Hi. Uhm. I had sex and I regret it so much. I'm only 15. We used protection and stuff so that's fine but.... I wish I didn't do it. He really wanted to and I was like, "Hey. Why not?" and I feel like if I hadn't done it he would've broken up with me. :( I'm scared my mom finds out because he told his friends and his friends have a tendency to spread stuff and I'm terrified it reaches the principal. Cuz principal = parents usually. What do I do now? I want to tell my mom so I can cry and
she can reassure me, but if she finds out and tel’s my dad…. they’ll disown me. I remember my dad used to say, “If I ever find out you have sex now, O____, you’re a goner.” I hate myself.
First of all, let me give you a big, stinkin’ hug. You sound like you’ve been run through the wringer, and I want you to know that you will be okay and that I’m here to listen. Now, there are a couple of things I’ll ask for your well-being (you don’t have to answer me, but know the answers for yourself).
1. How old is your boyfriend? Is he over 18, even just a little? If so, you need to tell an authority figure because that is statutory rape and is illegal.
2. Did you wholeheartedly tell him “yes”? In the moment, did you absolutely want to do it and did you tell him “Yes, I want to do this”? If you didn’t, or if he pressured you in any way, that also counts as rape and you must tell an authority figure.
If neither of these two things is an issue, you’re on surer ground, but you still have some things to deal with. First of all, did you give him permission to talk to his friends about it? They have no right to be spreading your private matters around. If it does reach the principal, you have just as much a case against them for violating your privacy. I know that’s not your major concern, but keep that in mind.
I’m sorry you felt like you had to have sex so that your boyfriend wouldn’t break up with you. But I think you need to ask yourself if that’s a relationship worth keeping. If something so small would cause him to walk away, what would make him stick around through even bigger challenges? I know you’re both young, but I think you need to value yourself in this case and ask yourself if he’s the kind of guy who was in it for one thing or not. Sadly, those sorts of guys do exist. It doesn’t mean he didn’t like you, but if he made you feel like he was going to leave if he didn’t get sex from you, it means he really didn’t value you as a whole person or respect your perspective.

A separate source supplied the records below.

This is an optimization exercise on Yosys and OpenROAD, whose aim is small area, a short achievable clock period and few clock cycles per item, not a production implementation.
The RTL was checked by simulation tests, not by an equivalence proof against the original design.
Power is estimated from default activity; no workload was simulated.

== zinc ==
// greedy_word_wrap_stream
module greedy_word_wrap_stream #(
  parameter int DEPTH = 60,
  parameter int QD    = 4
) (
  input  logic       clk,
  input  logic       rst,
  input  logic       cfg_write,
  input  logic [5:0] cfg_data,
  input  logic       push,
  output logic       full,
  input  logic [7:0] byte_value,
  input  logic       end_of_text,
  output logic       empty,
  input  logic       pop,
  output logic [7:0] out_byte,
  output logic       last_of_run,
  output logic       text_done,
  output logic       overlong_flag
);
For scale: ~700 flip-flops, ~33 I/O pins.
==> flow/config.mk <==
export PLATFORM = sky130hd
export DESIGN_NAME = greedy_word_wrap_stream
export DESIGN_NICKNAME = greedy_word_wrap_stream
export VERILOG_FILES = /design/flow/design.v
export SDC_FILE = /design/flow/constraint.sdc
export NUM_CORES = 4
export LEC_CHECK = 0
export CAP_MARGIN = 20
export CORE_MARGIN = 2
export CORE_UTILIZATION = 40
export CTS_BUF_LIST = sky130_fd_sc_hd__clkbuf_16
export CTS_CLUSTER_DIAMETER = 100
export CTS_CLUSTER_SIZE = 25
export SETUP_SLACK_MARGIN = 3.6
export SLEW_MARGIN = 20
==> flow/constraint.sdc <==
create_clock -name core_clock -period 6.0 [get_ports {clk}]
set_input_delay 1.2000 -clock core_clock [delete_from_list [all_inputs] [get_ports {clk}]]
set_output_delay 1.2000 -clock core_clock [all_outputs]
set_load 0.01 [all_outputs]
run.sh (not shown) runs the stock make flow with config.mk's settings and CLKGATE_MAP_FILE= SYNTH_SCRIPT=/design/flow/synth_recipe.tcl, a recipe that flattens the netlist after the stock synthesis.
Testbench counts of zinc, summed over its fixed seeds: cycles 25,442, items 23,625.
Source: an optimization exercise on an open RTL-to-GDS flow (aim: small area and a short achievable clock period). Production flows keep margins and buffers that such runs may drop. In this exercise RTL edits were held to simulation tests only and were not proved equivalent to the original.

**flow/config.mk**
```make
export PLATFORM = sky130hd
export DESIGN_NAME = bfly_engine_top
export DESIGN_NICKNAME = bfly_engine_top
export VERILOG_FILES = /design/flow/design.v
export SDC_FILE = /design/flow/constraint.sdc
export NUM_CORES = 4
export LEC_CHECK = 0
export CAP_MARGIN = 20
export CELL_PAD_IN_SITES_DETAIL_PLACEMENT = 1
export CELL_PAD_IN_SITES_GLOBAL_PLACEMENT = 1
export CORE_MARGIN = 2
export CORE_UTILIZATION = 30
export SLEW_MARGIN = 20
```
**flow/constraint.sdc**
```tcl
create_clock -name core_clock -period 8.0 [get_ports {clk}]
set_input_delay 1.6000 -clock core_clock [delete_from_list [all_inputs] [get_ports {clk}]]
set_output_delay 1.6000 -clock core_clock [all_outputs]
set_load 0.01 [all_outputs]
```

When it comes to your parents, I understand being afraid to tell them, especially if they have made threats like that before. Were those things said in a joking or hyperbolic way? Do you trust that your parents won’t put their money where their mouth is? It could be, when actually faced with a situation where their child is hurt and upset, that they might not go through with what they claimed. I don’t know your parents, but this is a possibility. If you’re sure they’ll act on what they’ve said, find another authority figure in your life. A friend’s mom, maybe. A trusted aunt, uncle, or cousin. Even a teacher you know and trust should be able to help you with this and not involve the principal or your parents if you tell them your concerns. If you have absolutely no one irl to talk to about this, here’s a Sex Ed Hotline for teens (includes text/chat options), and they can give you more specific advice for your situation.
I’m sorry, honey. This sounds like a difficult situation to navigate. But I want you to know that you are not broken or dirty or a failure because of this. You made a decision that you now regret, and that’s all there is to it. I’m very proud that you used protection. But even as you work through this tough phase, take the opportunity to learn something about yourself, your sexuality, and your expectations from your partners in the future. Read up more about how to know you’re really ready, and don’t rush into it. Again, you’re not a failure, nor should you hate yourself. You’re young. Use the opportunity to learn and grow as a person. I hope you can work something out with your parents, and if you can’t, take care of yourself first and foremost. I’ll be thinking of and praying for you.